Potential treatment for Glioblastoma multiforme brain cancer
July 22, 2013

Glioblastoma(credit: Huilin Shao et al./Nature Medicine)

An experimental drug called SapC-DOPS, in early development for aggressive brain tumors, can cross the blood-brain barrier.

There, it can kill tumor cells and block the growth of tumor blood vessels, according to a study led by researchers at the Ohio State University Comprehensive Cancer Center at Arthur G. James Cancer Hospital and Richard J. Solove Research Institute (OSUCCC – James).

The laboratory and animal study also shows how SapC-DOPS targets tumor cells and blood vessels. The findings support further development of the drug as a novel treatment for brain tumors.

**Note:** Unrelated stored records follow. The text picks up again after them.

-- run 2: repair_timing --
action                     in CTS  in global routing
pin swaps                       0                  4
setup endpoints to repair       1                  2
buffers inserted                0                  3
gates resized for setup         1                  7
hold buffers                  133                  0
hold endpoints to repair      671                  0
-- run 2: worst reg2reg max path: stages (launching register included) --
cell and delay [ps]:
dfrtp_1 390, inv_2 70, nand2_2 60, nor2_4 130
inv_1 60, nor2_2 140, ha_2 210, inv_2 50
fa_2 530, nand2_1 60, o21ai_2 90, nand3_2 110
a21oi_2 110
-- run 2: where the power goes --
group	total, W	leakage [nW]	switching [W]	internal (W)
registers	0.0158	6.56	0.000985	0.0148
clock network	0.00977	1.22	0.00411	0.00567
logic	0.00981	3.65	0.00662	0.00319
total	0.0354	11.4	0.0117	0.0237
`config.mk`:
```
export PLATFORM = sky130hd
export DESIGN_NAME = mod_sched
export DESIGN_NICKNAME = d
export VERILOG_FILES = /design/src/rtl/mod_pkg.sv /design/src/rtl/mod_cfg_shadow.sv /design/src/rtl/mod_sched.sv
export SDC_FILE = /design/constraint.sdc
export NUM_CORES = 1
export LEC_CHECK = 0
export ABC_AREA = 0
export CORE_UTILIZATION = 58
export CTS_BUF_LIST = sky130_fd_sc_hd__clkbuf_4
export DETAILED_ROUTE_END_ITERATION = 16
export GPL_ROUTABILITY_DRIVEN = 0
export PLACE_DENSITY = 0.87
export SYNTH_ARGS = -nofsm -noshare
export SYNTH_HDL_FRONTEND = slang
export SYNTH_SLANG_ARGS = --single-unit
```
`constraint.sdc`:
```
create_clock -name i_clk -period 4.6 [get_ports i_clk]
set_clock_uncertainty 0.15 [all_clocks]
set_input_delay 0.92 -clock i_clk [delete_from_list [all_inputs] [get_ports i_clk]]
set_output_delay 0.92 -clock i_clk [all_outputs]
set_load 0.005 [all_outputs]
```
## config.mk

```make
export PLATFORM = sky130hd
export DESIGN_NAME = decoding_stage_controller
export DESIGN_NICKNAME = d
export VERILOG_FILES = /design/src/rtl/decoding_stage_controller_pkg.sv /design/src/rtl/decoding_stage_controller_settle.sv /design/src/rtl/decoding_stage_controller.sv
export SDC_FILE = /design/constraint.sdc
export NUM_CORES = 1
export LEC_CHECK = 0
export ABC_AREA = 1
export BUFFER_PORTS_ARGS = -buffer_cell sky130_fd_sc_hd__buf_2
export CORE_AREA = 5 5 71 73
export CTS_BUF_LIST = sky130_fd_sc_hd__clkbuf_16
export DETAILED_ROUTE_END_ITERATION = 10
export DIE_AREA = 0 0 76 78
export PLACE_DENSITY = 0.73
export SLEW_MARGIN = 10
export SYNTH_ARGS = -nofsm -noshare
export SYNTH_HDL_FRONTEND = slang
export SYNTH_SLANG_ARGS = --single-unit
export TNS_END_PERCENT = 5
```

## constraint.sdc

```tcl
create_clock -name clk -period 2.3 [get_ports clk]
set_input_delay 0.46 -clock clk [delete_from_list [all_inputs] [get_ports clk]]
set_output_delay 0.46 -clock clk [all_outputs]
set_load 0.05 [all_outputs]
```

## src/rtl/decoding_stage_controller_pkg.sv

```systemverilog
// rtl/decoding_stage_controller_pkg.sv - stage codes shared by the controller and the PU array
package decoding_stage_controller_pkg;

    localparam int STAGE_WIDTH  = 3;
    localparam int SETTLE_WIDTH = 8;

    localparam logic [STAGE_WIDTH-1:0] STAGE_IDLE                = 3'd0;
    localparam logic [STAGE_WIDTH-1:0] STAGE_MEASUREMENT_LOADING = 3'd1;
    localparam logic [STAGE_WIDTH-1:0] STAGE_GROW                = 3'd2;
    localparam logic [STAGE_WIDTH-1:0] STAGE_MERGE               = 3'd3;
    localparam logic [STAGE_WIDTH-1:0] STAGE_PEELING             = 3'd4;
    localparam logic [STAGE_WIDTH-1:0] STAGE_RESULT_VALID        = 3'd5;

    // True for the stages that make up an active decode (LOADING through PEELING)
    function automatic logic stage_is_working(input logic [STAGE_WIDTH-1:0] stage);
        return (stage == STAGE_MEASUREMENT_LOADING) || (stage == STAGE_GROW) ||
               (stage == STAGE_MERGE) || (stage == STAGE_PEELING);
    endfunction

endpackage

```

## src/rtl/decoding_stage_controller_settle.sv

```systemverilog
// rtl/decoding_stage_controller_settle.sv - per-stage dwell counter gated with aggregated PU busy
module stage_settle_counter
    import decoding_stage_controller_pkg::*;
#(
    parameter int PU_COUNT = 8
) (
    input  logic                    clk,
    input  logic                    reset,
    input  logic                    clear,
    input  logic                    enable,
    input  logic [SETTLE_WIDTH-1:0] threshold,
    input  logic [PU_COUNT-1:0]     busy,
    output logic                    settled,
    output logic                    done
);

    logic [SETTLE_WIDTH-1:0] count;

    always_ff @(posedge clk) begin
        if (reset || clear) begin
            count <= '0;
        end else if (enable && !(&count)) begin
            count <= count + 1'b1;
        end
    end

    // count >= threshold-1, written without underflow for a zero threshold
    assign settled = ({1'b0, count} + 1'b1) >= {1'b0, threshold};
    assign done    = settled && ~|busy;

endmodule

```

## src/rtl/decoding_stage_controller.sv

```systemverilog
// rtl/decoding_stage_controller.sv - union-find stage sequencer; STAGE_CONTROLLER_CYCLE_COUNT_EN enables cycle_count
module decoding_stage_controller
    import decoding_stage_controller_pkg::*;
#(
    parameter int PU_COUNT       = 8,
    parameter int MERGE_SETTLE   = 3,
    parameter int PEEL_SETTLE    = 3,
    parameter int MAX_ITERATIONS = 16,
    parameter int ITER_WIDTH     = 5
) (
    input  logic                   clk,
    input  logic                   reset,
    input  logic [PU_COUNT-1:0]    measurements,
    input  logic                   meas_valid,
    output logic                   meas_ready,
    output logic [PU_COUNT-1:0]    measurement_to_pu,
    output logic [STAGE_WIDTH-1:0] global_stage,
    input  logic [PU_COUNT-1:0]    busy,
    input  logic [PU_COUNT-1:0]    odd,
    output logic                   result_valid,
    input  logic                   result_ready,
    output logic [ITER_WIDTH-1:0]  iteration_count,
    output logic                   timeout,
    output logic [31:0]            cycle_count
);

    localparam logic [SETTLE_WIDTH-1:0] MERGE_THRESHOLD = SETTLE_WIDTH'(MERGE_SETTLE);
    localparam logic [SETTLE_WIDTH-1:0] PEEL_THRESHOLD  = SETTLE_WIDTH'(PEEL_SETTLE);
    localparam logic [SETTLE_WIDTH-1:0] HOLD_THRESHOLD  = SETTLE_WIDTH'(2);
    localparam logic [ITER_WIDTH-1:0]   ITER_LIMIT      = ITER_WIDTH'(MAX_ITERATIONS);

    logic [STAGE_WIDTH-1:0]  next_stage;
    logic [SETTLE_WIDTH-1:0] threshold;
    logic                    settled;
    logic                    settle_done;
    logic                    accept;
    logic                    merge_exit_odd;

    assign meas_ready     = (global_stage == STAGE_IDLE);
    assign result_valid   = (global_stage == STAGE_RESULT_VALID);
    assign accept         = meas_valid && meas_ready;
    assign merge_exit_odd = (global_stage == STAGE_MERGE) && settle_done && |odd;

    // LOADING and GROW reuse the counter as a fixed two-cycle hold that ignores busy
    always_comb begin
        threshold = HOLD_THRESHOLD;
        case (global_stage)
            STAGE_MERGE:   threshold = MERGE_THRESHOLD;
            STAGE_PEELING: threshold = PEEL_THRESHOLD;
            default:       threshold = HOLD_THRESHOLD;
        endcase
    end

    stage_settle_counter #(
        .PU_COUNT (PU_COUNT)
    ) u_settle (
        .clk       (clk),
        .reset     (reset),
        .clear     (next_stage != global_stage),
        .enable    (stage_is_working(global_stage)),
        .threshold (threshold),
        .busy      (busy),
        .settled   (settled),
        .done      (settle_done)
    );

    always_comb begin
        next_stage = global_stage;
        case (global_stage)
            STAGE_IDLE: begin
                if (accept) next_stage = STAGE_MEASUREMENT_LOADING;
            end
            STAGE_MEASUREMENT_LOADING, STAGE_GROW: begin
                if (settled) next_stage = STAGE_MERGE;
            end
            STAGE_MERGE: begin
                if (settle_done) begin
                    if (!(|odd))                       next_stage = STAGE_PEELING;
                    else if (iteration_count == ITER_LIMIT) next_stage = STAGE_RESULT_VALID;
                    else                               next_stage = STAGE_GROW;
                end
            end
            STAGE_PEELING: begin
                if (settle_done) next_stage = STAGE_RESULT_VALID;
            end
            STAGE_RESULT_VALID: begin
                if (result_ready) next_stage = STAGE_IDLE;
            end
            default: next_stage = STAGE_IDLE;
        endcase
    end

    always_ff @(posedge clk) begin
        if (reset) begin
            global_stage      <= STAGE_IDLE;
            measurement_to_pu <= '0;
            iteration_count   <= '0;
            timeout           <= 1'b0;
        end else begin
            global_stage <= next_stage;
            if (accept) begin
                measurement_to_pu <= measurements;
                iteration_count   <= '0;
                timeout           <= 1'b0;
            end else if (merge_exit_odd) begin
                if (iteration_count >= ITER_LIMIT) timeout <= 1'b1;
                else                              iteration_count <= iteration_count + 1'b1;
            end
        end
    end

`ifdef STAGE_CONTROLLER_CYCLE_COUNT_EN
    always_ff @(posedge clk) begin
        if (reset || accept) begin
            cycle_count <= '0;
        end else if (stage_is_working(global_stage) && !(&cycle_count)) begin
            cycle_count <= cycle_count + 32'd1;
        end
    end
`else
    assign cycle_count = '0;
`endif

endmodule

```

==> impl_metrics.yaml, run 1 <==
run_status:
  status: "finished, violations left"
  violations: "setup timing"
global_route:
  grt_use_total_pct: 12.7
  grt_pass1_vias: 1538
  antenna_found_initial: 0
  gr-total-overflow: 0
  grt_max_degree: 15
  grt_pass1_wl_um: 6470
timing:
  hold_violations: 0
  max_freq_mhz: 432
  rsz0062_at_grt: "true"
  setup_viol: 8
  fin_worst_skew_ns: 0.00238
  finalCriticalPeriod_ns: 2.32
  finalCritPeriodShare_pct: 101
  final.setup.worst_slack_ns: -0.0162
  slew_violations: 0
final_layout:
  num-fill-cells: 434
  design_area_um2: 2150
  drive_gt1_share_pct: 35.5
  mostFrequentLayoutCell: "nand2_1"
  syn_to_final_growth_pct: 23.7
  nets: 346
  num_antenna_cells: 0
  layout_common_cells: "54 x nand2_1, 46 x buf_2, 32 x conb_1, 24 x inv_1, 22 x dfxtp_1"
logic_synthesis:
  avgSynthCellArea_um2: 6.89
  synth-warning-count: 0
  syn_inst: 252
  synthesis.area_um2: 1740
  ys_seq_elements: 25
  yosysUniqueCellTypes: 31
  synth_seq_area_share_pct: 28.8
pwr:
  p_int_w: 0.00126
  swShare_pct: 50.4
  p_leak_nw: 1.08
  clkPwrFrac_pct: 15.0
  totalPowerFinal_w: 0.00255
  power.density_nw_per_um2: 1190
  pwr-share-seq_pct: 25.1
  power.net_switching_w: 0.00129
  combPwrFrac_pct: 59.9
  ir_worst_vdd_mv: 0.821
critical_path:
  path_cells: "inv_6, nor3_4, inv_2, nand2_2, ha_4, inv_2, nand2_1, nand2_1, nand2_1, nor2_1, nand2_1, nor2_2, nand2_2, nand3_2, nand2_2, nor2_4, nand2_1, nand2_1, nand2_2, nand2_4, nor2_2"
  cp_top_family: "simple AND/OR/NAND/NOR gates"
  cp.required_ns: 2.45
  reg2reg_slack_ns: -0.02
  critical_path_class: "reg -> reg"
  max_stage_delay_ns: 0.41
  critPathMostFrequentCell: "nand2_1"
  start_kind: "flip-flop"
  critPathMaxFanout: 8
  arrival_ns: 2.47
  cp_slowest_cell: "dfxtp_4"
  end_kind: "flip-flop"
  critPathBufInv: 3
route:
  drtPass1Iterations: 4
  wire_per_inst_um: 10.8
  viasPerCell: 4.50
  antenna_left: 0
  dr.first_iter.drc_count: 58
  route.vias.total: 1644
  drc: 0
  wl_um: 3960
clock_tree:
  cts_max_level: 1
  clockBufferDepth: 2
  cts_made_buffers: 3
  cts_root_buf: "clkbuf_16"
  path_clk_slew_ns: 0.06
  cts_tree: "done"
  clock_latency_ns: 0.26
  cts_num_sinks: 25
floorplan:
  floorplan.rows: 24
  io_pins: 79
  start_util_pct: 40.4
  fp.dieArea_um2: 5930
  core-area_um2: 4290
  die_x_um: 76
  chipHeight_um: 78
placed_design:
  gp_congestion: 0.901
  postPlaceCellArea_um2: 1960
  place.port_buffers: 46
  dp_hpwl_um: 3120
run:
  cap_violations: 0
hold_path:
  hp-class: "reg -> reg"
[path summary, 6_finish.rpt]
| kind | to | cells after the start | from |
|---|---|---|---|
| max | u_settle.count[2] | 21 | global_stage[0] |
| max reg2reg | u_settle.count[2] | 21 | global_stage[0] |
| min reg2reg | measurement_to_pu[5] | 2 | measurement_to_pu[5] |
| min | measurement_to_pu[5] | 2 | measurement_to_pu[5] |
[cells by family after synthesis]
family / count (synthesis) / share of synthesized area, %
AND/OR/NAND/NOR: 123 / 35.4
buffers and inverters: 65 / 21.0
AO/OA/AOI/OAI: 30 / 9.51
flip-flops: 25 / 28.8
adder cells (fa/ha/maj): 4 / 2.88
XOR/XNOR: 2 / 1.01
multiplexers: 2 / 1.22
other: 1 / 0.216
[cells in the mapped netlist, drive strengths merged]
cell type	n	area (µm²)
ha	4	50.1
dfxtp	25	500
xor2	2	17.5
o21ai	13	68.8
a21oi	17	96.4
conb	1	3.75
mux2i	1	10.0
nor3	3	25.0
clkbuf	1	3.75
mux2	1	11.3
and2	1	6.26
nor2	27	141
nand3	18	105
inv	31	116
nor4	4	25.0
or2	1	6.26
nand2	64	273
nand4	4	25.0
buf	33	244
nand3b	1	7.51
[power groups by stage]
stage | combinational (W) | clock, W | sequential, W
6_report | 0.00153 | 0.000382 | 0.000639
5_1_grt | 0.00168 | 0.000414 | 0.000651
4_1_cts | 0.00136 | 0.000392 | 0.000622
3_5_place_dp | 0.00134 | 0 | 0.000631
3_3_place_gp | 0.00132 | 0 | 0.000627
2_1_floorplan | 0.000964 | 0 | 0.000773
[through the flow]
step	setup TNS [ns]	utilization (%)	instances	setup slack, ns	hold slack (ns)
finish	-0.0893	50.0	365	-0.0162	0.458
global route	-2.35	50.0	365	-0.272	0.456
CTS	0	48.1	358	0.00190	0.461
detailed placement	-0.0995	45.7	352	-0.0161	0.452
global placement	0	45.7	352	0.0680	0.448
floorplan	0	-	283	0.0150	0.568
[flip-flops by register name, indices dropped and copies added, names as in the netlist]
signal / flops
timeout: 1
measurement_to_pu: 8
u_settle.count: 8
global_stage: 3
iteration_count: 5
[layer usage]
metal	vias up	wire length (µm)	part of all wire [%]	GRT usage (%)
li1	860	-	-	-
met1	733	1650	42	14.5
met2	45	1990	50	23.0
met3	6	252	6.4	3.70
met4	0	59	1.5	3.56
met5	-	0	0	0
[layout make-up]
cell class / count / area [µm²] / area share [%]
multi-input combinational: 193 / 1030 / 48.2
sequential: 25 / 512 / 23.8
timing repair buffer: 60 / 335 / 15.6
inverter: 31 / 121 / 5.65
clock buffer: 3 / 75.1 / 3.49
tap: 52 / 65.1 / 3.03
clock inverter: 1 / 5.00 / 0.233
[worst reg2reg max path, stage by stage (launching register included)]
cell and delay [ns]:
dfxtp_4 0.41, inv_6 0.05, nor3_4 0.18, inv_2 0.07, nand2_2 0.09, ha_4 0.20
inv_2 0.04, nand2_1 0.04, nand2_1 0.05, nand2_1 0.05, nor2_1 0.09, nand2_1 0.07
nor2_2 0.11, nand2_2 0.10, nand3_2 0.09, nand2_2 0.07, nor2_4 0.13, nand2_1 0.06
nand2_1 0.07, nand2_2 0.06, nand2_4 0.14, nor2_2 0.05
[repair_timing]
action,4_1_cts,5_1_grt
setup buffers,2,7
pin swaps,3,15
resized for setup,2,8
hold buffers,0,0
setup endpoints to repair,8,17
cloned,0,0
(Power assumes the default switching activity.)
==> inputs of run 2 (changes only) <==
--- a/config.mk
+++ b/config.mk
@@ -5,13 +5,12 @@
 export SDC_FILE = /design/constraint.sdc
 export NUM_CORES = 1
 export LEC_CHECK = 0
-export ABC_AREA = 1
 export BUFFER_PORTS_ARGS = -buffer_cell sky130_fd_sc_hd__buf_2
-export CORE_AREA = 5 5 71 73
+export CORE_AREA = 5 5 70 72
 export CTS_BUF_LIST = sky130_fd_sc_hd__clkbuf_16
 export DETAILED_ROUTE_END_ITERATION = 10
-export DIE_AREA = 0 0 76 78
-export PLACE_DENSITY = 0.73
+export DIE_AREA = 0 0 75 77
+export PLACE_DENSITY = 0.76
 export SLEW_MARGIN = 10
 export SYNTH_ARGS = -nofsm -noshare
 export SYNTH_HDL_FRONTEND = slang
==> impl_metrics.yaml, run 2 <==
logic_synthesis:
  yosysUniqueCellTypes: 44
  async_flop_share_pct: 0
  syn_inst: 230
  synthesis.area_um2: 1750
  synth_seq_area_share_pct: 28.5
  synth_flop_cell: "dfxtp_1"
  netlist_top_cells_area: "dfxtp_1 29%, buf_4 14%, nand2_1 7.1%, o21ai_0 4.6%, a21oi_1 4.3%"
  synth_top_cell_area_share_pct: 28.5
  synth_area_leader_cell: "dfxtp_1"
  synth_top_cells_by_count: "33 x nand2_1, 32 x buf_4, 25 x dfxtp_1"
  synth_edf_count: 0
  synthMostInstantiatedCell: "nand2_1"
  synth-warning-count: 0
  avgSynthCellArea_um2: 7.63
  ys_seq_elements: 25
clock_tree:
  cts_max_level: 1
  path_clk_slew_ns: 0.07
  clockBufferDepth: 2
  cts_hold_buf: 0
  cts_made_buffers: 3
  cts_num_sinks: 25
  cts_root_buf: "clkbuf_16"
  cts_tree: "done"
  clock_latency_ns: 0.26
floorplan:
  fp.dieArea_um2: 5780
  die_x_um: 75
  floorplan.rows: 24
  start_util_pct: 41.4
  io_pins: 79
  chipHeight_um: 77
  core-area_um2: 4230
route:
  viasPerCell: 5.05
  drc: 0
  dr.first_iter.drc_count: 49
  route.vias.total: 1697
  wl_um: 4150
  antenna_left: 0
  wire_per_inst_um: 12.3
  drtPass1Iterations: 4
global_route:
  antenna_found_initial: 0
  grt_pass1_vias: 1586
  grt_pass1_wl_um: 6730
  grt_max_degree: 17
  gr-total-overflow: 0
  grt_use_total_pct: 14.3
timing:
  slew_headroom_pct: 63.9
  finalCritPeriodShare_pct: 96.6
  max_freq_mhz: 450
  setup_tns_ns: 0
  final.setup.worst_slack_ns: 0.0787
  fin_worst_skew_ns: 0.00590
  finalCriticalPeriod_ns: 2.22
  setup_viol: 0
  fin_hold_ws_ns: 0.426
  hold_violations: 0
  slew_violations: 0
  rsz0062_at_grt: "true"
  worst_slew_pin_slew_ns: 0.539
pwr:
  ir_worst_vdd_mv: 0.500
  p_leak_nw: 0.903
  power.density_nw_per_um2: 640
critical_path:
  critical_path_class: "reg -> reg"
  end_kind: "flip-flop"
  arrival_ns: 2.42
  start_kind: "flip-flop"
  critPathMaxFanout: 12
  cp.required_ns: 2.50
final_layout:
  num_antenna_cells: 0
  drive_gt1_share_pct: 27.1
  layout_common_cells: "46 x buf_2, 33 x nand2_1, 32 x conb_1, 22 x dfxtp_1, 15 x a21oi_1"
  mostFrequentLayoutCell: "buf_2"
  nets: 317
  reg_top3: "measurement_to_pu: 8 flops, u_settle.count: 8 flops, iteration_count: 5 flops"
  syn_to_final_growth_pct: 20.3
run:
  cap_violations: 0
run_status:
  status: "finished clean"
placed_design:
  place.port_buffers: 46
  gp_congestion: 0.832
  pre_cts_ws_ns: 0.0628
  dp_hpwl_um: 3330
hold_path:
  hp-class: "in -> reg"
==> run 2: cell count changes in the layout (fill, tap and decap cells not counted), sizes merged, moves of 4 or more <==
cell,before,now
nor2,27,13
nand2,64,33
inv,31,11
o21ai,13,17
nand3,18,9
or3,0,7
==> run 2: area by class of cell <==
class	count	area, µm²
Tap cell	52	65.1
Sequential cell	25	512
Fill cell	420	2120
Clock inverter	1	8.76
Clock buffer	3	75.1
Inverter	10	37.5
Multi-Input combinational cell	186	1080
Timing Repair Buffer	59	328
==> run 2: per-stage QoR <==
step	util (%)	cell area, µm²	power [W]	instances
after detailed placement	47.4	2010	0.000943	332
after floorplan	-	1910	0.000884	261
after global routing	49.8	2110	0.00141	336
after CTS	49.4	2090	0.00135	336
after global placement	47.4	2010	0.000939	332
final	49.8	2110	0.00135	336
==> run 2: kinds of logic (layout without fill, tap and decap cells) <==
| kind of cell | count (synthesis) | in the layout | share of synthesized area [%] |
|---|---|---|---|
| AO/OA/AOI/OAI | 51 | 51 | 19.6 |
| XOR/XNOR | 6 | 6 | 3.00 |
| adder cells (fa/ha/maj) | 4 | 4 | 2.85 |
| buffers and inverters | 50 | 73 | 17.8 |
| flip-flops | 25 | 25 | 28.5 |
| multiplexers | 3 | 3 | 1.71 |
| other | 1 | 32 | 0.214 |
| AND/OR/NAND/NOR | 90 | 90 | 26.2 |
==> run 2: layer usage <==
| metal | GRT usage, % | up-vias | routed length, µm |
|---|---|---|---|
| met2 | 24.7 | 55 | 2100 |
| met4 | 4.80 | 0 | 69 |
| met3 | 3.01 | 6 | 232 |
| li1 | - | 859 | - |
| met5 | 0 | - | 0 |
| met1 | 17.1 | 777 | 1750 |
==> run 2: path summary, 6_finish.rpt <==
path	from	cells after the start	slack, ns	end
max	global_stage[2]	9	0.08	u_settle.count[7]
min	measurements[7]	3	0.43	measurement_to_pu[7]
max reg2reg	global_stage[2]	9	0.08	u_settle.count[7]
min reg2reg	measurement_to_pu[7]	2	0.45	measurement_to_pu[7]
==> run 2: worst max-delay path, stage by stage (launching register included) <==
cell and delay (ns):
dfxtp_4 0.41, inv_2 0.07, nand3_2 0.09, o21ai_1 0.07, ha_1 0.29, o21ai_2 0.15, o2111ai_4 0.19, or3_4 0.41
a2111o_1 0.40, o21ai_2 0.06
==> run 2: repair_timing <==
item / 4_1_cts / 5_1_grt
endpoints found under the setup margin: 0 / 10
resized for setup: 0 / 3
buffers inserted: 0 / 0
==> run 2: report_power, final <==
part / internal [W] / leakage (nW) / switching [W]
Combinational: 0.000119 / 0.656 / 0.000344
Sequential: 0.000456 / 0.205 / 0.0000241
Clock: 0.000240 / 0.0415 / 0.000166
Total: 0.000815 / 0.903 / 0.000534
`config.mk`:
```
export PLATFORM = sky130hd
export DESIGN_NAME = uriscv_lsu_mem_ctrl
export DESIGN_NICKNAME = d
export VERILOG_FILES = /design/src/rtl/uriscv_lsu_mem_ctrl.sv
export SDC_FILE = /design/constraint.sdc
export NUM_CORES = 1
export LEC_CHECK = 0
export BUFFER_PORTS_ARGS = -buffer_cell sky130_fd_sc_hd__buf_2
export CAP_MARGIN = 25
export CELL_PAD_IN_SITES_DETAIL_PLACEMENT = 0
export CELL_PAD_IN_SITES_GLOBAL_PLACEMENT = 1
export CORE_MARGIN = 2
export CORE_UTILIZATION = 35
export CTS_BUF_LIST = sky130_fd_sc_hd__clkbuf_8
export CTS_CLUSTER_SIZE = 16
export DETAILED_ROUTE_END_ITERATION = 12
export PLACE_DENSITY_LB_ADDON = 0.1
export SLEW_MARGIN = 10
export SYNTH_ARGS = -nofsm -noshare
export SYNTH_HDL_FRONTEND = slang
export SYNTH_SLANG_ARGS = --single-unit
```
`constraint.sdc`:
```
create_clock -name clk_i -period 1.7 [get_ports clk_i]
set_input_delay 0 -clock clk_i [delete_from_list [all_inputs] [get_ports clk_i]]
set_output_delay 0 -clock clk_i [all_outputs]
set_load 0.02 [all_outputs]
```
$ cat src/rtl/debounce_pkg.sv
// rtl/debounce_pkg.sv - shared types, defaults and counter-width helper for the debouncer
package debounce_pkg;

    typedef enum logic {IDLE, CHECK} db_state_t;

    localparam int DEFAULT_DEBOUNCE_CYCLES = 48000;

    // Smallest width w with 2**w >= cycles.
    function automatic int min_cnt_w(input int cycles);
        for (int w = 0; w < 31; w++) begin
            if ((64'd1 << w) >= 64'(cycles)) return w;
        end
        return 31;
    endfunction

endpackage

$ cat src/rtl/debounce_channel.sv
// rtl/debounce_channel.sv - one debounce channel (FSM, counter, optional MULTI_DEBOUNCER_SYNC_EN synchroniser)
module debounce_channel
    import debounce_pkg::*;
#(
    parameter int   DEBOUNCE_CYCLES = DEFAULT_DEBOUNCE_CYCLES,
    parameter int   CNT_W           = 22,
    parameter logic RESET_VAL       = 1'b1
) (
    input  logic clk,
    input  logic reset,
    input  logic raw_i,
    input  logic restart,
    output logic db_o,
    output logic rise_o,
    output logic fall_o,
    output logic busy_o
);

    localparam logic [CNT_W-1:0] TERM = CNT_W'(DEBOUNCE_CYCLES - 1);

    logic s;

`ifdef MULTI_DEBOUNCER_SYNC_EN
    logic sync1_q, sync2_q;

    always_ff @(posedge clk or posedge reset) begin
        if (reset) begin
            sync1_q <= RESET_VAL;
            sync2_q <= RESET_VAL;
        end else begin
            sync1_q <= raw_i;
            sync2_q <= sync1_q;
        end
    end

    assign s = sync2_q;
`else
    assign s = raw_i;
`endif

    db_state_t        state_q, state_d;
    logic [CNT_W-1:0] cnt_q, cnt_d;
    logic             db_q, db_d, rise_q, rise_d, fall_q, fall_d;

    always_comb begin
        state_d = state_q;
        cnt_d   = cnt_q;
        db_d    = db_q;
        rise_d  = 1'b0;
        fall_d  = 1'b0;
        // restart overrides a terminal count, so no level change can slip through
        if (restart) begin
            state_d = IDLE;
            cnt_d   = '0;
        end else begin
            case (state_q)
                IDLE: begin
                    if (s != db_q) begin
                        state_d = CHECK;
                        cnt_d   = CNT_W'(1);
                    end
                end
                CHECK: begin
                    if (s == db_q) begin
                        state_d = IDLE;
                        cnt_d   = '0;
                    end else if (cnt_q == TERM) begin
                        db_d    = s;
                        rise_d  = s;
                        fall_d  = ~s;
                        state_d = IDLE;
                        cnt_d   = '0;
                    end else begin
                        cnt_d = cnt_q + CNT_W'(1);
                    end
                end
                default: begin
                    state_d = IDLE;
                    cnt_d   = '0;
                end
            endcase
        end
    end

    always_ff @(posedge clk or posedge reset) begin
        if (reset) begin
            state_q <= IDLE;
            cnt_q   <= '0;
            db_q    <= RESET_VAL;
            rise_q  <= 1'b0;
            fall_q  <= 1'b0;
        end else begin
            state_q <= state_d;
            cnt_q   <= cnt_d;
            db_q    <= db_d;
            rise_q  <= rise_d;
            fall_q  <= fall_d;
        end
    end

    assign db_o   = db_q;
    assign rise_o = rise_q;
    assign fall_o = fall_q;
    assign busy_o = (state_q == CHECK);

endmodule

Glioblastoma multiforme is the most common and aggressive form of brain cancer, with a median survival of about 15 months. A major obstacle to improving treatment for the 3,470 cases of the disease expected in the United States this year is the blood-brain barrier, the barrier that protects the brain from toxins in the blood — but also keeps drugs in the bloodstream from reaching brain tumors.

“Few drugs have the capacity to cross the tumor blood-brain barrier and specifically target tumor cells,” says principal investigator Balveen Kaur, PhD, associate professor of neurological surgery and chief of the Dardinger Laboratory of Neurosciences at the OSUCCC – James. “Our preclinical study indicates that SapC-DOPS does both and inhibits the growth of new tumor blood vessels, suggesting that this agent could one day be an important treatment for glioblastoma and other solid tumors.”

SapC-DOPS (saposin-C dioleoylphosphatidylserine) is a nanovesicle drug that has shown activity in glioblastoma, pancreatic cancer, and other solid tumors in preclinical studies. The nanovesicles fuse with tumor cells, causing them to self-destruct by apoptosis.

“Based on our findings, we speculate that SapC-DOPS could have a synergistic effect when combined with chemotherapy or radiation therapy, both of which are known to increase the levels of exposed PtdSer on cancer cells,” Kaur says.

Funding from the NIH/National Cancer Institute and a New Drug State Key Project grant helped support this research. University of Cincinnati scientists were also involved in the research.